La prova che Lucy, forse il più famoso dei nostri antenati, fosse anche un’arrampicatrice era arrivata già tempo. Uno studio di qualche anno fa mostrava che a dispetto dell’indiscusso bipedismo, gli Australopithecus afarensis (di cui Lucy fa parte) non erano ancora del tutto scesi dagli alberi: le loro caratteristiche anatomiche suggerivano abilità a metà tra gli camminatori e gli scalatori. E abiliti scalatori erano in particolare i più piccoli della specie, come sembra suggerire uno studio pubblicato su Science Advances. E lo erano non a caso.

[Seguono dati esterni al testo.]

`config.mk`:
```
export PLATFORM = sky130hd
export DESIGN_NAME = longest_prefix_match_table
export DESIGN_NICKNAME = d
export VERILOG_FILES = /design/src/hdl/lpm_pkg.sv /design/src/hdl/lpm_table.sv /design/src/hdl/lpm_tree.sv /design/src/hdl/longest_prefix_match_table.sv
export SDC_FILE = /design/constraint.sdc
export NUM_CORES = 2
export LEC_CHECK = 0
export BUFFER_PORTS_ARGS = -buffer_cell sky130_fd_sc_hd__buf_2
export CAP_MARGIN = 20
export CORE_UTILIZATION = 55
export CTS_BUF_LIST = sky130_fd_sc_hd__clkbuf_2
export DETAILED_ROUTE_END_ITERATION = 10
export PLACE_DENSITY = 0.71
export SYNTH_ARGS = -nofsm -noshare
export SYNTH_HDL_FRONTEND = slang
export SYNTH_HIERARCHICAL = 1
export SYNTH_SLANG_ARGS = --single-unit
export TNS_END_PERCENT = 100
```
`constraint.sdc`:
```
create_clock -name clk -period 111.3 [get_ports clk]
set_input_delay 33.39 -clock clk [delete_from_list [all_inputs] [get_ports clk]]
set_output_delay 33.39 -clock clk [all_outputs]
set_load 0.05 [all_outputs]
```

A far da spia è stato proprio il piede di un piccolo rappresentante di A.afarensis. Un rappresentante, così come Lucy, ben noto tra gli antropologi, che ha più di tre milioni di anni, arriva da Dikika (Etiopia), ed era una femmina di circa due anni e mezzo. Presentata ufficialmente nel 2006, la “bambina di Dikika” è oggi al centro degli studi del team di Jeremy DeSilva del Dartmouth College e fornisce indizi preziosi sull’evoluzione dell’anatomia, delle capacità di movimento degli ominidi di oltre tre milioni di anni fa. Ma permette di fare anche qualcosa di più: capire come si muovevano questi ominidi apre una finestra anche sulle loro abitudini, sul loro stile di vita.
Così è stato anche per le analisi condotte sul piede del fossile di Dikika, che mostra caratteristiche anatomiche a livello di un osso, il cuneiforme mediale, associate a una maggiore mobilità dell’alluce insieme a una maggiore fragilità nelle ossa nella parte posteriore del piede. Quanto osservato suggerisce che questi piccoli ominidi fossero abili a camminare su due gambe, ma potevano anche a restare abbracciati alle loro mamme mentre queste giravano in cerca di cibo ed erano anche abili anche ad arrampicarsi sugli alberi. Anzi potrebbero aver passato anche più tempo quassù che a terra, suggeriscono gli autori. Perché? “Se vivevi in Africa tre milioni di anni fa senza fuoco, senza alcuna struttura, e senza nessuno strumento di difesa, meglio era per te essere in grado di rifugiarti su un albero dopo il tramonto”, commenta De Silva.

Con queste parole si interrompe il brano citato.